Nano-indentations in all samples were performed with constant load of 4 mN. This load was selected after tests with varying loads performed on the untreated samples, based on the aspect that the produced indentation should have a contact depth higher than one half of the tip’s radius of curvature. This is necessary, in order to have proper onset of plasticity. The contact depth, in all indentation tests, was kept between 80 and 110 nm. The eight different groups of materials were produced in triplicates and each sample was tested in two different locations, where ten indentations were made in every location, thus making a total of 20 indentation prints in every sample and a total of 60 in each different material. Every experimental point in Fig. 2 a and b is the mean value of 60 indentations.

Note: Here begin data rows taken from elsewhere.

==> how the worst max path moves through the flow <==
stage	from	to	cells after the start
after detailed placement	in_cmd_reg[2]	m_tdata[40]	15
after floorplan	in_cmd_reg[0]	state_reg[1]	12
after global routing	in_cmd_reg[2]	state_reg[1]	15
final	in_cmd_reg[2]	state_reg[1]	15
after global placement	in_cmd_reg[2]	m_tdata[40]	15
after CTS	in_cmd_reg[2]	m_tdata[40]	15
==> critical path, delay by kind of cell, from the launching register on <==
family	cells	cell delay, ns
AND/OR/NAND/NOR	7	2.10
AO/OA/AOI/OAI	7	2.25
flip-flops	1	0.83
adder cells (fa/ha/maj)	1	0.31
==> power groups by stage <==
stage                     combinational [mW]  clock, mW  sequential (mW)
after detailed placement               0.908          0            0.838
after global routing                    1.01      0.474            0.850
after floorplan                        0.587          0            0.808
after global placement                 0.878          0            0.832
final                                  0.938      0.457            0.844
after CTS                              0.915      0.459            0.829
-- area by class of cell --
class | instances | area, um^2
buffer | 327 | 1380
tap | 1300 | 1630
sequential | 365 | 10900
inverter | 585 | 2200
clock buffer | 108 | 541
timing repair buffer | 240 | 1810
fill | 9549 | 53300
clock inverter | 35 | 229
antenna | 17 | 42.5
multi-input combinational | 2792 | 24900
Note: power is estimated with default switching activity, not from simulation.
===== src/ssef_pkg.sv =====
`timescale 1ns / 1ps
// Shared types and constants for the Sobel sum edge filter.
// No dependencies; imported by ssef_col_cell, ssef_raster_ctl and the filter top.
package ssef_pkg;

   localparam int PIXEL_BITS     = 8;
   localparam int MAX_WIDTH_DEF  = 1024;
   localparam int CFG_BITS       = 11;
   localparam int ROW_BITS       = 11;
   localparam int HEIGHT_LIMIT   = 1024;
   localparam int WIDTH_RESET    = 640;
   localparam int HEIGHT_RESET   = 480;
   localparam int CSR_INDEX_BITS = 4;
   localparam int DIFF_BITS      = 11;

   localparam logic [CSR_INDEX_BITS-1:0] CSR_IMAGE_WIDTH  = CSR_INDEX_BITS'(0);
   localparam logic [CSR_INDEX_BITS-1:0] CSR_IMAGE_HEIGHT = CSR_INDEX_BITS'(1);

   typedef logic [PIXEL_BITS-1:0] pix_type;

   typedef struct packed {
      pix_type top;
      pix_type mid;
      pix_type bot;
   } col_type;

   typedef struct packed {
      pix_type upper;
      pix_type middle;
   } line_type;

   typedef struct packed {
      logic c0;
      logic pix_ok;
      logic up_ok;
      logic mid_ok;
      logic valid;
      logic last;
   } pos_type;

endpackage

In order to reach equilibrium with the thermal mass inside the cabinet, all samples were placed into the acoustic and thermal enclosure of the nano-indenter apparatus for several hours prior to testing. Before performing each array of indents, the stability of the nano-indentation instrument was checked by measuring a fused-quartz reference sample. In all cases, the measured values of H and E* of the fused-quartz reference sample were in good agreement with the values reported by the manufacturer, i.e. 9.25 GPa and 69.6 GPa, respectively.
2.2
Statistical analysis
Descriptive statistics were calculated by means of min, max, median, mean and standard deviation. The assumption of normality was tested with the Shapiro–Wilk test and it was not rejected. Levene’s test for equality of variances was used to test the homogeneity of variances assumption which also was not rejected. One-way ANOVA was performed to investigate statistically significant differences between groups of specimens, while pair wise comparisons were conducted with the Bonferroni multiple comparison tests for the adjustment of the Type I error. Two independent samples t test were performed to investigate statistically significant differences between the two zirconia ceramics. The analysis was performed with the SPSS 15.0 software and the statistical significance was set for p < 0.05 .
2.3
Surface characterization
X-ray diffraction (XRD) surface analysis was carried out for the determination of the amount of m-ZrO 2 transformation using a Philips diffractometer (PW1710; Philips, Eindhoven and Almelo, The Netherlands) with Ni-filtered CuKα radiation. The counting parameters of the XRD study were: step size: 0.05° 2 θ , start angle: 5°, end angle: 53° and scan speed: 1, 2° 2 θ /min. The monoclinic phase fraction Xm was calculated according to the Garvie and Nicholson method. Fourier Transform Infrared Spectroscopy (FTIR) was used to qualitatively evaluate the m-ZrO 2 transformation. The FTIR reflectance spectra of the specimens were obtained in the spectral area of MIR and FIR (4000–120 cm −1 ), using a Brüker FTIR extended spectrometer, model IFS113v with a resolution of 2 cm −1 . Scanning electron microscopy-Energy dispersive spectroscopy (SEM-EDS) analysis was performed on the surfaces of carbon-coated specimens (J.S.M. 840A; JEOL, Tokyo, Japan) in order to observe any differences concerning surface morphology or elemental composition owed to the various treatments applied. SEM microphotographs of arbitrarily selected specimens were obtained and backscattered microphotographs were collected. Chemical analyses were performed with 20 kV accelerating voltage and 0.4 mA probe current. Pure Co was used as an optimizing element.